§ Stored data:

>>>

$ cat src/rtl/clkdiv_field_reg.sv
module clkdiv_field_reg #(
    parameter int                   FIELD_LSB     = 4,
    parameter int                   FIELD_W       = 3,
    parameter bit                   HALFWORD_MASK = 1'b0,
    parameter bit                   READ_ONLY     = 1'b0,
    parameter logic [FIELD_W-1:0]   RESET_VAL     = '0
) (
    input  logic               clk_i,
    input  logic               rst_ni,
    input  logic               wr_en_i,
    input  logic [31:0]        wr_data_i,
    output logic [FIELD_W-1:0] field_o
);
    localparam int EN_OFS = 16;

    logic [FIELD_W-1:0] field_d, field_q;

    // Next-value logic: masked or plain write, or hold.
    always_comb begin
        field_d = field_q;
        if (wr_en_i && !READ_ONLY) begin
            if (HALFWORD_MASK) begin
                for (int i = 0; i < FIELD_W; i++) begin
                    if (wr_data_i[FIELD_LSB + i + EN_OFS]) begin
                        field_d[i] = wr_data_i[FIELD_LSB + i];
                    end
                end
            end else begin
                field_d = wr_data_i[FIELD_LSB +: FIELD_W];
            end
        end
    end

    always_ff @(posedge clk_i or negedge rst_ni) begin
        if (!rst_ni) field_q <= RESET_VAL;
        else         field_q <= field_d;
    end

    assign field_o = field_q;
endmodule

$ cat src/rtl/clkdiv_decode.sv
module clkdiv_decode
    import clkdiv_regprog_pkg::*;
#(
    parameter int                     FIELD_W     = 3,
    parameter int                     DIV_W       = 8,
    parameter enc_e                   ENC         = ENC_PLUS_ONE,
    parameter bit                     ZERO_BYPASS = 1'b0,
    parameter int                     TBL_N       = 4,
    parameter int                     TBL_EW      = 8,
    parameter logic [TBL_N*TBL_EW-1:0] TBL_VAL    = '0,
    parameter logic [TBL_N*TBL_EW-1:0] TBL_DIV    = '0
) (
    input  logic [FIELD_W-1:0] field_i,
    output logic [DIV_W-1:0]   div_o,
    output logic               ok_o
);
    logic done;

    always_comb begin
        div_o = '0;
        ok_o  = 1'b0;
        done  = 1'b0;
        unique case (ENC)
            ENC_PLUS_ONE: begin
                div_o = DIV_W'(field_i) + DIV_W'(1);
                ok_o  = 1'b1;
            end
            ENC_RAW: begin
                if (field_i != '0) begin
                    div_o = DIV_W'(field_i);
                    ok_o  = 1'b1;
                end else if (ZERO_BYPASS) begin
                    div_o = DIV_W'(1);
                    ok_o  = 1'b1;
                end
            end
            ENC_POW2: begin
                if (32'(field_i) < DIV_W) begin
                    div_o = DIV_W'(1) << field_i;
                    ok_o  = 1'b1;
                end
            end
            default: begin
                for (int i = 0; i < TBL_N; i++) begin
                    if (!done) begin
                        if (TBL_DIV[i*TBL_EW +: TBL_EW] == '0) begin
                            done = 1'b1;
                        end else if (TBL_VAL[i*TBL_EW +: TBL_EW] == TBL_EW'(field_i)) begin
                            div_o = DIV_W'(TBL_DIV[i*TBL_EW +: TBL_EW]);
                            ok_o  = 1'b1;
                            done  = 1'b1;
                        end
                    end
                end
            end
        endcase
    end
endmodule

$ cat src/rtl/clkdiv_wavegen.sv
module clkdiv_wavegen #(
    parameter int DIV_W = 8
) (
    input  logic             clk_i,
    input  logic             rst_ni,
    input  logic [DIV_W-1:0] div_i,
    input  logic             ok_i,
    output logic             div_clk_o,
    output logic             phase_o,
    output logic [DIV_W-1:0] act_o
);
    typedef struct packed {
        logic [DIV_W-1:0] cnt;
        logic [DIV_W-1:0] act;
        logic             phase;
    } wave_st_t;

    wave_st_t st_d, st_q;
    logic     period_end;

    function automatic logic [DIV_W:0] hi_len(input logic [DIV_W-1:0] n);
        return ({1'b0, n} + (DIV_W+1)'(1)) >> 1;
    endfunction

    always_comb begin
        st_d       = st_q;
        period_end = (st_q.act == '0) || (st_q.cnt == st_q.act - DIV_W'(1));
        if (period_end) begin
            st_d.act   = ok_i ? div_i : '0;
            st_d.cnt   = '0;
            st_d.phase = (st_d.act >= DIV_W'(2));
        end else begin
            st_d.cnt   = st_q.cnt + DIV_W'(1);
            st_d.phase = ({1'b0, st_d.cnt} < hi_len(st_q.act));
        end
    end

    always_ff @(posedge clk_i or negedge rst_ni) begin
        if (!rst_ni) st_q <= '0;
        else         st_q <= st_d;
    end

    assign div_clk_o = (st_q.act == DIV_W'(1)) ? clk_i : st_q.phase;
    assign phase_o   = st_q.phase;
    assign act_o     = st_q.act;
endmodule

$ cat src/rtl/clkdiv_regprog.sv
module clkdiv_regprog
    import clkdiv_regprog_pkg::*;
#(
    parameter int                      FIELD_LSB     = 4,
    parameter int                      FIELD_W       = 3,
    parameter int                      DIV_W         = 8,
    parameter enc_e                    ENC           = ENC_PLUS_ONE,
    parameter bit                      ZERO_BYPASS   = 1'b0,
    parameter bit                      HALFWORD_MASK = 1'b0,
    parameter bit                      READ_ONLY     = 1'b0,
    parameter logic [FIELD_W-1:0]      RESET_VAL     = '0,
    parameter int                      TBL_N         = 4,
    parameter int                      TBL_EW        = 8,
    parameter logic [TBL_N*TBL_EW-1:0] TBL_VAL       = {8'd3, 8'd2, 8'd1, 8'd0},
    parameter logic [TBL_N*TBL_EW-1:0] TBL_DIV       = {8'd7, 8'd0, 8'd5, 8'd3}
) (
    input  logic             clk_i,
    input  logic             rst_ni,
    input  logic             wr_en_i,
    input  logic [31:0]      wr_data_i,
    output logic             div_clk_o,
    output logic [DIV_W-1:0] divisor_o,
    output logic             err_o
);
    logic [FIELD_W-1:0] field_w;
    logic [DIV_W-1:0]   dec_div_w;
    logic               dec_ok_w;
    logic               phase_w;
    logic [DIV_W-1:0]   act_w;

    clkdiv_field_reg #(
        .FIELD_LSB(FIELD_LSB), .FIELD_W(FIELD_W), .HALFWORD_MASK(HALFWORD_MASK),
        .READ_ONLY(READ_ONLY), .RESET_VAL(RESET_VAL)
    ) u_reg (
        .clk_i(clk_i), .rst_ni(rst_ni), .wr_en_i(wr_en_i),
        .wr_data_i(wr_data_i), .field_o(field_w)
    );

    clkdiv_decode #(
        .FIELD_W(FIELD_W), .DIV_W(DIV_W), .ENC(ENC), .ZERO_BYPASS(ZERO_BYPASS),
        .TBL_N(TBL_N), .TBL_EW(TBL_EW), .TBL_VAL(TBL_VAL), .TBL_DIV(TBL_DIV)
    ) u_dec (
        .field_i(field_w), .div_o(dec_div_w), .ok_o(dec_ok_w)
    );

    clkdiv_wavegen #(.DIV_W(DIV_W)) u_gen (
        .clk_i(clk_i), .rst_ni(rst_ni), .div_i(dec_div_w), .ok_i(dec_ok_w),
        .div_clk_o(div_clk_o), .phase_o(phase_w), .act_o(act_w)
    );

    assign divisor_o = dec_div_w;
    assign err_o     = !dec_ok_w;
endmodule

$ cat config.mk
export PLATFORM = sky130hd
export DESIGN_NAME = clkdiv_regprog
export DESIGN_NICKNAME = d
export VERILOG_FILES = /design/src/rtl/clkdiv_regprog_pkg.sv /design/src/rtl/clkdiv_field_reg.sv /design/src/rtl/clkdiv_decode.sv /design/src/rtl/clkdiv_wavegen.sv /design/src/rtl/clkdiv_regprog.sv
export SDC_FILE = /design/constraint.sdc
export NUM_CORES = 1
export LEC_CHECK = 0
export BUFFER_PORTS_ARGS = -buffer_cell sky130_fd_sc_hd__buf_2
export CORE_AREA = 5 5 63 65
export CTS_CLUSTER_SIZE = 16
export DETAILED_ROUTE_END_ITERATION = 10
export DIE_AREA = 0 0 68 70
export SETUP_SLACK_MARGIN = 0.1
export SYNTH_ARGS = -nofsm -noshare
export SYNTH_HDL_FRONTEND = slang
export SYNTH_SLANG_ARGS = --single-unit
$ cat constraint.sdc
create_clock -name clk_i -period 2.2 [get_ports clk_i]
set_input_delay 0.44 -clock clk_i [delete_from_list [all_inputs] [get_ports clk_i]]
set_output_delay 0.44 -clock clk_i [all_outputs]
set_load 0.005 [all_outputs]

<<<

§ Exercise directions: Return the entries exactly through the "for (int i = 0; i < FIELD_W;" line.

§ Task response:
$ cat src/rtl/clkdiv_field_reg.sv
module clkdiv_field_reg #(
    parameter int                   FIELD_LSB     = 4,
    parameter int                   FIELD_W       = 3,
    parameter bit                   HALFWORD_MASK = 1'b0,
    parameter bit                   READ_ONLY     = 1'b0,
    parameter logic [FIELD_W-1:0]   RESET_VAL     = '0
) (
    input  logic               clk_i,
    input  logic               rst_ni,
    input  logic               wr_en_i,
    input  logic [31:0]        wr_data_i,
    output logic [FIELD_W-1:0] field_o
);
    localparam int EN_OFS = 16;

    logic [FIELD_W-1:0] field_d, field_q;

    // Next-value logic: masked or plain write, or hold.
    always_comb begin
        field_d = field_q;
        if (wr_en_i && !READ_ONLY) begin
            if (HALFWORD_MASK) begin
                for (int i = 0; i < FIELD_W; i++) begin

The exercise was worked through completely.